Source records: Begin
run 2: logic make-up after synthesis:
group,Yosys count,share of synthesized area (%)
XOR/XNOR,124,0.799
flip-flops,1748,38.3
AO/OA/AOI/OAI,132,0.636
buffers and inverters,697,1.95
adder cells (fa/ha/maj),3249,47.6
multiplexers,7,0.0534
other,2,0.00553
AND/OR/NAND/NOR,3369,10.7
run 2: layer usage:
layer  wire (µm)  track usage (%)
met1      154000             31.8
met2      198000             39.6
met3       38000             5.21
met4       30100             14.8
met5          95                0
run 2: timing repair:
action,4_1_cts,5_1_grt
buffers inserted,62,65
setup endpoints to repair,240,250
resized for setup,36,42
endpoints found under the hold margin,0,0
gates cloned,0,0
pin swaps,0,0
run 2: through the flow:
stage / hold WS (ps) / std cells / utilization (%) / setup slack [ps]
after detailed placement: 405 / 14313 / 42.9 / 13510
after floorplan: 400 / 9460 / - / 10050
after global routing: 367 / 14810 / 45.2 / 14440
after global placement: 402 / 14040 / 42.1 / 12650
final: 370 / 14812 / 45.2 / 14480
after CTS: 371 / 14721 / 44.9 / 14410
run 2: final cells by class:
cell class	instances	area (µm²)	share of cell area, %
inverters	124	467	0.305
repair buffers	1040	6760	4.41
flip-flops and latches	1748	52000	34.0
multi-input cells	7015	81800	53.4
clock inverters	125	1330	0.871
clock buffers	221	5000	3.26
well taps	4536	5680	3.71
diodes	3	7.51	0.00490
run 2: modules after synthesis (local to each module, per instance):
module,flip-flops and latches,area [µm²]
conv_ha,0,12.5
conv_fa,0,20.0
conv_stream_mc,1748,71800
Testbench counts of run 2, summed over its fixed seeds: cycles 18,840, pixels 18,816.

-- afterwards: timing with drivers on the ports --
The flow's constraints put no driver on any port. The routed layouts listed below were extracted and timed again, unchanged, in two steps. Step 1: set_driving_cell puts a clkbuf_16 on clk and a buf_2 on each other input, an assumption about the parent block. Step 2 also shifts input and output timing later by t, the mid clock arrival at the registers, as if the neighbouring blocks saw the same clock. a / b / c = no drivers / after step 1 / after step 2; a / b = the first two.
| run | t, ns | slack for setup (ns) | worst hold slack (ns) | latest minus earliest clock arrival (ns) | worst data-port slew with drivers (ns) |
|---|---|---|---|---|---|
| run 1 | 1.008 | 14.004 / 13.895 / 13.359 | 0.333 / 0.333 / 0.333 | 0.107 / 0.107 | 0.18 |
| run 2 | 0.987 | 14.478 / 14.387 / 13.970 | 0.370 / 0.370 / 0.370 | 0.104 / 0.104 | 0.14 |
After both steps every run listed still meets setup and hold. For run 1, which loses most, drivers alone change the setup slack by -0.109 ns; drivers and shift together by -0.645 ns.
Context: an optimization exercise on an open-source flow, tuned for small area and a short achievable clock period. The choices shown serve that exercise and are no tape-out recipe.
Only simulation tests tie the RTL to the original design; equivalence was not proved.
The clock port is modelled as an ideal driver; clocking choices that lean on that would not hold on a real chip.
Power is estimated from default activity; no workload was simulated.

## imem_pipe
module imem_pipe (
  input  logic        clk,
  input  logic        rst_n,
  input  logic        fetch_req,
  input  logic [31:0] fetch_pc,
  output logic        fetch_ready,
  input  logic        stall,
  input  logic        flush,
  output logic        instr_valid,
  output logic [31:0] instr,
  output logic [31:0] instr_pc,
  output logic        fault,
  input  logic        load_en,
  input  logic [29:0] load_addr,
  input  logic [31:0] load_data,
  output logic        load_err,
  output logic        busy
);
For scale: roughly 7800 cells after synthesis, ~4200 flip-flops, about 170 I/O pins, about 150000 µm² of cells after synthesis.
==> flow/config.mk <==
export PLATFORM = sky130hd
export DESIGN_NAME = imem_pipe
export DESIGN_NICKNAME = imem_pipe
export VERILOG_FILES = /design/flow/design.v
export SDC_FILE = /design/flow/constraint.sdc
export NUM_CORES = 4
export LEC_CHECK = 0
export CAP_MARGIN = 70
export CORE_MARGIN = 2
export CORE_UTILIZATION = 62
export CTS_CLUSTER_DIAMETER = 100
export CTS_CLUSTER_SIZE = 30
export SETUP_SLACK_MARGIN = 0.3
export SLEW_MARGIN = 50
export SYNTH_HIERARCHICAL = 1
export SYNTH_MINIMUM_KEEP_SIZE = 0
==> flow/constraint.sdc <==
create_clock -name core_clock -period 3.8 [get_ports {clk}]
set_input_delay 0.7600 -clock core_clock [delete_from_list [all_inputs] [get_ports {clk}]]
set_output_delay 0.7600 -clock core_clock [all_outputs]
set_load 0.01 [all_outputs]
standard.sh (not shown) runs the stock make flow with config.mk's settings and CLKGATE_MAP_FILE= SYNTH_SCRIPT=/design/flow/synth_recipe.tcl, a recipe that flattens the netlist after the stock synthesis.
==> flow/flow/run.sh <==
#!/bin/bash
# The standard layout, with a per-endpoint sizing and buffering pass on the slowest setup
# paths after CTS (flow/post_cts.tcl). The make output goes to standard_flow.log; each ORFS
# step keeps its own log under orfs/logs.
set -euo pipefail
W=$(pwd)
bash standard.sh POST_CTS_TCL="$W/flow/post_cts.tcl" finish > "$W/standard_flow.log" 2>&1
==> flow/flow/post_cts.tcl <==
# After CTS: per-endpoint sizing and buffering of the slowest setup paths (epopt.tcl), then
# legalize the placement again.
source [file join [file dirname [info script]] epopt.tcl]
estimate_parasitics -placement
report_worst_slack -max
report_design_area
if {[catch {ep_run 8 0.25 64 900} err]} { puts "ep_run failed: $err"; estimate_parasitics -placement }
detailed_placement
check_placement -verbose
estimate_parasitics -placement
report_worst_slack -max
report_design_area
Other scripts of this flow, unchanged in this note and not shown: flow/flow/epopt.tcl
The baseline finished clean.
==> next run, changes <==
--- a/flow/flow/post_cts.tcl
+++ b/flow/flow/post_cts.tcl
@@ -5,5 +5,9 @@
 report_worst_slack -max
 report_design_area
-if {[catch {ep_run 8 0.25 64 900} err]} { puts "ep_run failed: $err"; estimate_parasitics -placement }
+# First the slow stages only, then every stage of the worst paths.
+set ::ep_mindelay 0.28
+if {[catch {ep_run 8 0.25 64 360} err]} { puts "ep_run failed: $err"; estimate_parasitics -placement }
+set ::ep_mindelay 0.12
+if {[catch {ep_run 8 0.25 64 420} err]} { puts "ep_run failed: $err"; estimate_parasitics -placement }
 detailed_placement
 check_placement -verbose
Register-to-register slack is worse by 0.02 ns. Fmax goes up by a few percent. Wire length barely changes. Power barely changes. Worst hold slack degrades by 0.015 ns. Clock power hardly moves.
==> next run, changes <==
==> flow/flow/post_cts.tcl (replaced) <==
# After CTS: per-endpoint sizing and buffering of the slowest setup paths (epopt.tcl), then
# legalize the placement again.
source [file join [file dirname [info script]] epopt.tcl]
estimate_parasitics -placement
report_worst_slack -max
report_design_area
if {[catch {ep_run 8 0.25 64 900} err]} { puts "ep_run failed: $err"; estimate_parasitics -placement }
detailed_placement
check_placement -verbose
estimate_parasitics -placement
report_worst_slack -max
report_design_area
- CORE_UTILIZATION: 62 -> 55
Setup slack loses 0.12 ns; first-iteration DRC count went down by 8.1%; power went up by 0.84%; fmax went down by 3.7%; clock power went up by about 3%; register-to-register slack is about the same; global-route usage went down by 4.7 points; die area went up by 13%.
Background: an optimization exercise with open tools, aiming at a short achievable clock period, few clock cycles per item and low power. Do not read the settings as production practice.
Only simulation tests tie the RTL to the original design; equivalence was not proved.
Power is estimated from default activity; no workload was simulated.

[flow/config.mk]
export PLATFORM = sky130hd
export DESIGN_NAME = backend_top
export DESIGN_NICKNAME = backend_top
export VERILOG_FILES = /design/flow/design.v
export SDC_FILE = /design/flow/constraint.sdc
export NUM_CORES = 4
export LEC_CHECK = 0
export CAP_MARGIN = 20
export CORE_MARGIN = 2
export CORE_UTILIZATION = 55
export CTS_BUF_LIST = sky130_fd_sc_hd__clkbuf_16
export CTS_CLUSTER_DIAMETER = 100
export CTS_CLUSTER_SIZE = 25
export PLACE_DENSITY = 0.7
export SLEW_MARGIN = 20
[flow/constraint.sdc]
create_clock -name core_clock -period 12.0 [get_ports {clk_i}]
set_input_delay 2.4000 -clock core_clock [delete_from_list [all_inputs] [get_ports {clk_i}]]
set_output_delay 2.4000 -clock core_clock [all_outputs]
set_load 0.01 [all_outputs]
[flow/design.v]
`default_nettype none
package backend_pkg;
  typedef struct packed {
    logic [5-1:0] rd;
    logic                       use_rd;
    logic [32-1:0]   data;
  } commit_t;
  typedef struct packed {
    logic                       legal;     
    logic                       wr;        
    logic                       use_rs1;
    logic                       use_rs2;
    logic                       is_addi;
    logic                       is_mul;
    logic                       sel_sum;   
    logic                       sub;
    logic                       sel_and;
    logic                       sel_or;
    logic                       sel_xor;
    logic [5-1:0] rd;        
    logic [5-1:0] rs1;
    logic [5-1:0] rs2;
    logic [32-1:0]   imm;
  } decoded_instr_t;
endpackage
`default_nettype wire
`default_nettype none
module backend_decoder (
  input  logic [31:0]                 instr_i,
  output backend_pkg::decoded_instr_t decoded_o
);
  logic [6:0] opcode;
  logic [2:0] funct3;
  logic [6:0] funct7;
  logic       is_op;
  logic       f7_zero;
  logic       is_add;
  logic       is_sub;
  logic       is_and;
  logic       is_or;
  logic       is_xor;
  logic       is_mul;
  logic       is_addi;
  logic       legal;
  assign opcode = instr_i[6:0];
  assign funct3 = instr_i[14:12];
  assign funct7 = instr_i[31:25];
  assign is_op   = opcode == 7'b0110011;
  assign f7_zero = funct7 == 7'b0000000;
  assign is_add  = is_op && f7_zero && funct3 == 3'b000;
  assign is_sub  = is_op && funct7 == 7'b0100000 && funct3 == 3'b000;
  assign is_and  = is_op && f7_zero && funct3 == 3'b111;
  assign is_or   = is_op && f7_zero && funct3 == 3'b110;
  assign is_xor  = is_op && f7_zero && funct3 == 3'b100;
  assign is_mul  = is_op && funct7 == 7'b0000001 && funct3 == 3'b000;
  assign is_addi = opcode == 7'b0010011 && funct3 == 3'b000;
  assign legal   = is_add || is_sub || is_and || is_or || is_xor || is_mul || is_addi;
  always_comb begin
    decoded_o.legal   = legal;
    decoded_o.rd      = legal ? instr_i[11:7] : '0;
    decoded_o.wr      = legal && instr_i[11:7] != '0;
    decoded_o.rs1     = instr_i[19:15];
    decoded_o.rs2     = instr_i[24:20];
    decoded_o.use_rs1 = legal;
    decoded_o.use_rs2 = legal && !is_addi;
    decoded_o.is_addi = is_addi;
    decoded_o.is_mul  = is_mul;
    decoded_o.sel_sum = is_add || is_sub || is_addi;
    decoded_o.sub     = is_sub;
    decoded_o.sel_and = is_and;
    decoded_o.sel_or  = is_or;
    decoded_o.sel_xor = is_xor;
    decoded_o.imm     = {{(32 - 12){instr_i[31]}}, instr_i[31:20]};
  end
endmodule
`default_nettype wire
`default_nettype none
module backend_reg_file (
  input  logic                       clk_i,
  input  logic [5-1:0] raddr_a_i,
  input  logic [5-1:0] raddr_b_i,
  output logic [32-1:0]   rdata_a_o,
  output logic [32-1:0]   rdata_b_o,
  input  logic                       we_i,
  input  logic [5-1:0] waddr_i,
  input  logic [32-1:0]   wdata_i
);
  logic [32-1:1][32-1:0] regs_q;
  logic [32-1:0][32-1:0] regs_all;
  for (genvar r = 1; r < 32; r++) begin : g_reg
    always_ff @(posedge clk_i) begin
      if (we_i && waddr_i == r) begin
        regs_q[r] <= wdata_i;
      end
    end
  end
  assign regs_all  = {regs_q, {32{1'b0}}};
  assign rdata_a_o = regs_all[raddr_a_i];
  assign rdata_b_o = regs_all[raddr_b_i];
endmodule
`default_nettype wire
`default_nettype none
module backend_multiplier (
  input  logic [32-1:0] operand_a_i,
  input  logic [32/2-1:0] one_i,
  input  logic [32/2-1:0] two_i,
  input  logic [32/2-1:0] neg_i,
  output logic [32-1:0] row0_o,
  output logic [32-1:0] row1_o,
  output logic [32-1:0] row2_o,
  output logic [32-1:0] row3_o,
  output logic [1:0]               top_o
);
  localparam int W = 32;
  localparam int L = W - 1;   
  function automatic [L-1:0] csa_s(input [L-1:0] x, input [L-1:0] y, input [L-1:0] z);
    csa_s = x ^ y ^ z;
  endfunction
  function automatic [L-1:0] csa_c(input [L-1:0] x, input [L-1:0] y, input [L-1:0] z);
    csa_c = ((x & y) | (x & z) | (y & z)) << 1;
  endfunction
  function automatic csa_o(input [L-1:0] x, input [L-1:0] y, input [L-1:0] z);
    csa_o = (x[L-1] & y[L-1]) | (x[L-1] & z[L-1]) | (y[L-1] & z[L-1]);
  endfunction
  logic [16:0][W-1:0] pp;
  logic [11:0][L-1:0] l1;
  logic [7:0][L-1:0]  l2;
  logic [5:0][L-1:0]  l3;
  logic [3:0][L-1:0]  l4;
  logic [4:0]         o1;
  logic [3:0]         o2;
  logic [1:0]         o3;
  logic [1:0]         o4;
  logic [W-1:0]       negs;
  logic [16:0]        pp_top;
  for (genvar j = 0; j < W / 2; j++) begin : g_pp
    logic [W-1:0] m;
    assign m       = ({W{one_i[j]}} & operand_a_i) | ({W{two_i[j]}} & (operand_a_i << 1));
    assign pp[j]   = (m ^ {W{neg_i[j]}}) << (2 * j);
    assign negs[2*j]   = neg_i[j];
    assign negs[2*j+1] = 1'b0;
  end
  assign pp[16] = negs;
  for (genvar j = 0; j < 17; j++) begin : g_top
    assign pp_top[j] = pp[j][W-1];
  end
  for (genvar g = 0; g < 5; g++) begin : g_l1
    assign l1[2*g]   = csa_s(pp[3*g][L-1:0], pp[3*g+1][L-1:0], pp[3*g+2][L-1:0]);
    assign l1[2*g+1] = csa_c(pp[3*g][L-1:0], pp[3*g+1][L-1:0], pp[3*g+2][L-1:0]);
    assign o1[g]     = csa_o(pp[3*g][L-1:0], pp[3*g+1][L-1:0], pp[3*g+2][L-1:0]);
  end
  assign l1[10] = pp[15][L-1:0];
  assign l1[11] = pp[16][L-1:0];
  for (genvar g = 0; g < 4; g++) begin : g_l2
    assign l2[2*g]   = csa_s(l1[3*g], l1[3*g+1], l1[3*g+2]);
    assign l2[2*g+1] = csa_c(l1[3*g], l1[3*g+1], l1[3*g+2]);
    assign o2[g]     = csa_o(l1[3*g], l1[3*g+1], l1[3*g+2]);
  end
  for (genvar g = 0; g < 2; g++) begin : g_l3
    assign l3[2*g]   = csa_s(l2[3*g], l2[3*g+1], l2[3*g+2]);
    assign l3[2*g+1] = csa_c(l2[3*g], l2[3*g+1], l2[3*g+2]);
    assign o3[g]     = csa_o(l2[3*g], l2[3*g+1], l2[3*g+2]);
  end
  assign l3[4] = l2[6];
  assign l3[5] = l2[7];
  for (genvar g = 0; g < 2; g++) begin : g_l4
    assign l4[2*g]   = csa_s(l3[3*g], l3[3*g+1], l3[3*g+2]);
    assign l4[2*g+1] = csa_c(l3[3*g], l3[3*g+1], l3[3*g+2]);
    assign o4[g]     = csa_o(l3[3*g], l3[3*g+1], l3[3*g+2]);
  end
  assign row0_o = {^{pp_top, o1}, l4[0]};
  assign row1_o = {o4[0], l4[1]};
  assign row2_o = {o4[1], l4[2]};
  assign row3_o = {o3[0], l4[3]};
  assign top_o  = {o3[1], ^o2};
endmodule
`default_nettype wire
`default_nettype none
module backend_booth_encoder (
  input  logic                       enable_i,
  input  logic [32-1:0]   b_i,
  output logic [32/2-1:0] one_o,
  output logic [32/2-1:0] two_o,
  output logic [32/2-1:0] neg_o
);
  logic [32:0] b_ext;
  assign b_ext = {b_i, 1'b0};
  for (genvar j = 0; j < 32 / 2; j++) begin : g_digit
    logic [2:0] bits;
    assign bits     = b_ext[2*j+2:2*j];
    assign one_o[j] = enable_i && (bits[1] ^ bits[0]);
    assign two_o[j] = enable_i && ((bits == 3'b100) || (bits == 3'b011));
    assign neg_o[j] = enable_i && bits[2];
  end
endmodule
`default_nettype wire
`default_nettype none
module backend_issue (
  input  logic                       clk_i,
  input  logic                       rst_ni,
  input  logic                       fetch_valid_i,
  output logic                       fetch_ready_o,
  input  logic [31:0]                fetch_instr_i,
  input  logic                       issue_i,      
  input  logic                       id_wr_i,      
  input  logic [5-1:0] id_rd_i,
  input  logic                       id_is_mul_i,
  output logic                       valid_o,
  output logic [31:0]                instr_o
);
  logic        hv_q;
  logic [31:0] h_q;
  logic        busy_q;     
  logic        h_load;
  logic        next_stalls;
  backend_pkg::decoded_instr_t next;
  backend_decoder next_decoder_inst (
    .instr_i   (fetch_instr_i),
    .decoded_o (next)
  );
  assign next_stalls = id_wr_i && (id_is_mul_i || next.is_mul) &&
                       ((next.use_rs1 && next.rs1 == id_rd_i) ||
                        (next.use_rs2 && next.rs2 == id_rd_i));
  assign fetch_ready_o = !busy_q;
  assign h_load        = !hv_q || issue_i;
  always_ff @(posedge clk_i or negedge rst_ni) begin
    if (!rst_ni) begin
      hv_q    <= 1'b0;
      busy_q  <= 1'b0;
    end else begin
      if (h_load) begin
        hv_q <= fetch_valid_i && !busy_q;
      end
      busy_q  <= issue_i && fetch_valid_i && next_stalls;
    end
  end
  always_ff @(posedge clk_i) begin
    if (h_load) begin
      h_q <= fetch_instr_i;
    end
  end
  assign valid_o = hv_q;
  assign instr_o = h_q;
endmodule
`default_nettype wire
`default_nettype none
module backend_commit (
  input  logic                       clk_i,
  input  logic                       rst_ni,
  input  logic                       valid_i,
  input  logic [5-1:0] rd_i,
  input  logic                       use_rd_i,
  input  logic                       wr_i,
  input  logic [32-1:0]   row0_i,
  input  logic [32-1:0]   row1_i,
  input  logic [32-1:0]   row2_i,
  input  logic [32-1:0]   row3_i,
  input  logic [1:0]                 top_i,      
  output logic [32-1:0]   result_o,
  output logic                       valid_o,
  output logic                       wr_o,
  output logic [5-1:0] rd_o,
  output logic [32-1:0]   data_o,
  output logic                       commit_valid_o,
  output backend_pkg::commit_t       commit_o
);
  logic [32-1:0] row0;
  logic [32-1:0] s1;
  logic [32-1:0] c1;
  logic [32-1:0] s;
  logic [32-1:0] c;
  logic                     cv_q;
  logic                     wr_q;
  logic                     use_rd_q;
  logic [5-1:0] rd_q;
  logic [32-1:0] data_q;
  assign row0 = {row0_i[32-1] ^ top_i[1] ^ top_i[0], row0_i[32-2:0]};
  assign s1   = row1_i ^ row2_i ^ row3_i;
  assign c1   = ((row1_i & row2_i) | (row1_i & row3_i) | (row2_i & row3_i)) << 1;
  assign s    = row0 ^ s1 ^ c1;
  assign c    = ((row0 & s1) | (row0 & c1) | (s1 & c1)) << 1;
  always_ff @(posedge clk_i or negedge rst_ni) begin
    if (!rst_ni) begin
      cv_q <= 1'b0;
    end else begin
      cv_q <= valid_i;
    end
  end
  always_ff @(posedge clk_i) begin
    wr_q     <= wr_i;
    use_rd_q <= use_rd_i;
    rd_q     <= rd_i;
    data_q   <= result_o;
  end
  assign result_o = s + c;
  assign valid_o = cv_q;
  assign wr_o    = cv_q && wr_q;
  assign rd_o    = rd_q;
  assign data_o  = data_q;
  assign commit_valid_o  = cv_q;
  assign commit_o.rd     = rd_q;
  assign commit_o.use_rd = use_rd_q;
  assign commit_o.data   = data_q;
endmodule
`default_nettype wire
`default_nettype none
module backend_top (
  input  logic        clk_i,
  input  logic        rst_ni,
  input  logic        fetch_valid_i,
  output logic        fetch_ready_o,
  input  logic [31:0] fetch_instr_i,
  output logic        commit_valid_o,
  output logic [37:0] commit_o
);
  localparam int W  = 32;
  localparam int AW = 5;
  backend_pkg::commit_t commit_s;
  assign commit_o = commit_s;
  logic        id_valid;
  logic [31:0] id_instr;
  logic        id_consume;
  backend_pkg::decoded_instr_t dec;
  backend_issue fetch_inst (
    .clk_i         (clk_i),
    .rst_ni        (rst_ni),
    .fetch_valid_i (fetch_valid_i),
    .fetch_ready_o (fetch_ready_o),
    .fetch_instr_i (fetch_instr_i),
    .issue_i       (id_consume),
    .id_wr_i       (dec.wr),
    .id_rd_i       (dec.rd),
    .id_is_mul_i   (dec.is_mul),
    .valid_o       (id_valid),
    .instr_o       (id_instr)
  );
  backend_decoder decoder_inst (
    .instr_i   (id_instr),
    .decoded_o (dec)
  );
  logic [W-1:0]  rdata_a;
  logic [W-1:0]  rdata_b;
  logic          c_valid;
  logic          c_wr;
  logic [AW-1:0] c_rd;
  logic [W-1:0]  c_data;
  backend_reg_file reg_file_inst (
    .clk_i     (clk_i),
    .raddr_a_i (dec.rs1),
    .raddr_b_i (dec.rs2),
    .rdata_a_o (rdata_a),
    .rdata_b_o (rdata_b),
    .we_i      (c_wr),
    .waddr_i   (c_rd),
    .wdata_i   (c_data)
  );
  logic          ex_valid_q;
  logic          ex_wr_q;
  logic          ex_use_rd_q;
  logic [AW-1:0] ex_rd_q;
  logic          ex_is_mul_q;
  logic          ex_sel_sum_q;
  logic          ex_sub_q;
  logic          ex_sel_and_q;
  logic          ex_sel_or_q;
  logic          ex_sel_xor_q;
  logic [W-1:0]  ex_a_q;
  logic [W-1:0]  ex_b_q;
  logic [W/2-1:0] ex_one_q;
  logic [W/2-1:0] ex_two_q;
  logic [W/2-1:0] ex_neg_q;
  logic          ex_a_fm_q;    
  logic          ex_b_fm_q;
  logic          mx_valid_q;
  logic          mx_wr_q;
  logic          mx_use_rd_q;
  logic [AW-1:0] mx_rd_q;
  logic [W-1:0]  mx_row0_q;
  logic [W-1:0]  mx_row1_q;
  logic [W-1:0]  mx_row2_q;
  logic [W-1:0]  mx_row3_q;
  logic [1:0]    mx_top_q;
  logic [W-1:0]  mx_result;
  logic a_in_ex, a_in_mx, a_in_c;
  logic b_in_ex, b_in_mx, b_in_c;
  logic stall;
  logic issue;
  logic [W-1:0] b_val;
  logic [W/2-1:0] id_one;
  logic [W/2-1:0] id_two;
  logic [W/2-1:0] id_neg;
  assign b_val = b_in_mx ? mx_result : b_in_c ? c_data : rdata_b;
  backend_booth_encoder booth_inst (
    .enable_i (dec.is_mul),
    .b_i      (b_val),
    .one_o    (id_one),
    .two_o    (id_two),
    .neg_o    (id_neg)
  );
  assign a_in_ex = ex_valid_q && ex_wr_q && ex_rd_q == dec.rs1;
  assign a_in_mx = mx_valid_q && mx_wr_q && mx_rd_q == dec.rs1;
  assign a_in_c  = c_valid    && c_wr    && c_rd    == dec.rs1;
  assign b_in_ex = ex_valid_q && ex_wr_q && ex_rd_q == dec.rs2;
  assign b_in_mx = mx_valid_q && mx_wr_q && mx_rd_q == dec.rs2;
  assign b_in_c  = c_valid    && c_wr    && c_rd    == dec.rs2;
  assign stall = (ex_is_mul_q || dec.is_mul) &&
                 ((dec.use_rs1 && a_in_ex) || (dec.use_rs2 && b_in_ex));
  assign issue      = id_valid && !stall;
  assign id_consume = issue;
  always_ff @(posedge clk_i or negedge rst_ni) begin
    if (!rst_ni) begin
      ex_valid_q <= 1'b0;
    end else begin
      ex_valid_q <= issue;
    end
  end
  always_ff @(posedge clk_i) begin
    ex_wr_q      <= dec.wr;
    ex_use_rd_q  <= dec.legal;
    ex_rd_q      <= dec.rd;
    ex_is_mul_q  <= dec.is_mul;
    ex_sel_sum_q <= dec.sel_sum;
    ex_sub_q     <= dec.sub;
    ex_sel_and_q <= dec.sel_and;
    ex_sel_or_q  <= dec.sel_or;
    ex_sel_xor_q <= dec.sel_xor;
    ex_a_q       <= a_in_mx ? mx_result : a_in_c ? c_data : rdata_a;
    ex_a_fm_q    <= a_in_ex;
    ex_one_q     <= id_one;
    ex_two_q     <= id_two;
    ex_neg_q     <= id_neg;
    if (dec.is_addi) begin
      ex_b_q    <= dec.imm;
      ex_b_fm_q <= 1'b0;
    end else begin
      ex_b_q    <= b_val;
      ex_b_fm_q <= b_in_ex;
    end
  end
  logic [W-1:0] op_a;
  logic [W-1:0] op_b;
  logic [W-1:0] sum;
  logic [W:0]   sum_ext;
  logic [W-1:0] alu_result;
  logic [W-1:0] mul_row0;
  logic [W-1:0] mul_row1;
  logic [W-1:0] mul_row2;
  logic [W-1:0] mul_row3;
  logic [1:0]   mul_top;
  assign op_a = ex_a_fm_q ? mx_row0_q : ex_a_q;
  assign op_b = ex_b_fm_q ? mx_row0_q : ex_b_q;
  assign sum_ext = {op_a, 1'b1} + {op_b ^ {W{ex_sub_q}}, ex_sub_q};
  assign sum     = sum_ext[W:1];
  assign alu_result = ({W{ex_sel_sum_q}} & sum)
                    | ({W{ex_sel_and_q}} & (op_a & op_b))
                    | ({W{ex_sel_or_q}}  & (op_a | op_b))
                    | ({W{ex_sel_xor_q}} & (op_a ^ op_b));
  backend_multiplier multiplier_inst (
    .operand_a_i (ex_a_q),
    .one_i       (ex_one_q),
    .two_i       (ex_two_q),
    .neg_i       (ex_neg_q),
    .row0_o      (mul_row0),
    .row1_o      (mul_row1),
    .row2_o      (mul_row2),
    .row3_o      (mul_row3),
    .top_o       (mul_top)
  );
  always_ff @(posedge clk_i or negedge rst_ni) begin
    if (!rst_ni) begin
      mx_valid_q <= 1'b0;
    end else begin
      mx_valid_q <= ex_valid_q;
    end
  end
  always_ff @(posedge clk_i) begin
    mx_wr_q     <= ex_wr_q;
    mx_use_rd_q <= ex_use_rd_q;
    mx_rd_q     <= ex_rd_q;
    mx_row0_q   <= mul_row0 | alu_result;
    mx_row1_q   <= mul_row1;
    mx_row2_q   <= mul_row2;
    mx_row3_q   <= mul_row3;
    mx_top_q    <= mul_top;
  end
  backend_commit commit_inst (
    .clk_i          (clk_i),
    .rst_ni         (rst_ni),
    .valid_i        (mx_valid_q),
    .rd_i           (mx_rd_q),
    .use_rd_i       (mx_use_rd_q),
    .wr_i           (mx_wr_q),
    .row0_i         (mx_row0_q),
    .row1_i         (mx_row1_q),
    .row2_i         (mx_row2_q),
    .row3_i         (mx_row3_q),
    .top_i          (mx_top_q),
    .result_o       (mx_result),
    .valid_o        (c_valid),
    .wr_o           (c_wr),
    .rd_o           (c_rd),
    .data_o         (c_data),
    .commit_valid_o (commit_valid_o),
    .commit_o       (commit_s)
  );
endmodule
`default_nettype wire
Source records: End
Work to complete:
The required answer is the run of lines above, starting at the line with "logic [W/2-1:0] id_two;" and ending at the line with "assign op_b = ex_b_fm_q", reproduced exactly with both ends.

Task result:
  logic [W/2-1:0] id_two;
  logic [W/2-1:0] id_neg;
  assign b_val = b_in_mx ? mx_result : b_in_c ? c_data : rdata_b;
  backend_booth_encoder booth_inst (
    .enable_i (dec.is_mul),
    .b_i      (b_val),
    .one_o    (id_one),
    .two_o    (id_two),
    .neg_o    (id_neg)
  );
  assign a_in_ex = ex_valid_q && ex_wr_q && ex_rd_q == dec.rs1;
  assign a_in_mx = mx_valid_q && mx_wr_q && mx_rd_q == dec.rs1;
  assign a_in_c  = c_valid    && c_wr    && c_rd    == dec.rs1;
  assign b_in_ex = ex_valid_q && ex_wr_q && ex_rd_q == dec.rs2;
  assign b_in_mx = mx_valid_q && mx_wr_q && mx_rd_q == dec.rs2;
  assign b_in_c  = c_valid    && c_wr    && c_rd    == dec.rs2;
  assign stall = (ex_is_mul_q || dec.is_mul) &&
                 ((dec.use_rs1 && a_in_ex) || (dec.use_rs2 && b_in_ex));
  assign issue      = id_valid && !stall;
  assign id_consume = issue;
  always_ff @(posedge clk_i or negedge rst_ni) begin
    if (!rst_ni) begin
      ex_valid_q <= 1'b0;
    end else begin
      ex_valid_q <= issue;
    end
  end
  always_ff @(posedge clk_i) begin
    ex_wr_q      <= dec.wr;
    ex_use_rd_q  <= dec.legal;
    ex_rd_q      <= dec.rd;
    ex_is_mul_q  <= dec.is_mul;
    ex_sel_sum_q <= dec.sel_sum;
    ex_sub_q     <= dec.sub;
    ex_sel_and_q <= dec.sel_and;
    ex_sel_or_q  <= dec.sel_or;
    ex_sel_xor_q <= dec.sel_xor;
    ex_a_q       <= a_in_mx ? mx_result : a_in_c ? c_data : rdata_a;
    ex_a_fm_q    <= a_in_ex;
    ex_one_q     <= id_one;
    ex_two_q     <= id_two;
    ex_neg_q     <= id_neg;
    if (dec.is_addi) begin
      ex_b_q    <= dec.imm;
      ex_b_fm_q <= 1'b0;
    end else begin
      ex_b_q    <= b_val;
      ex_b_fm_q <= b_in_ex;
    end
  end
  logic [W-1:0] op_a;
  logic [W-1:0] op_b;
  logic [W-1:0] sum;
  logic [W:0]   sum_ext;
  logic [W-1:0] alu_result;
  logic [W-1:0] mul_row0;
  logic [W-1:0] mul_row1;
  logic [W-1:0] mul_row2;
  logic [W-1:0] mul_row3;
  logic [1:0]   mul_top;
  assign op_a = ex_a_fm_q ? mx_row0_q : ex_a_q;
  assign op_b = ex_b_fm_q ? mx_row0_q : ex_b_q;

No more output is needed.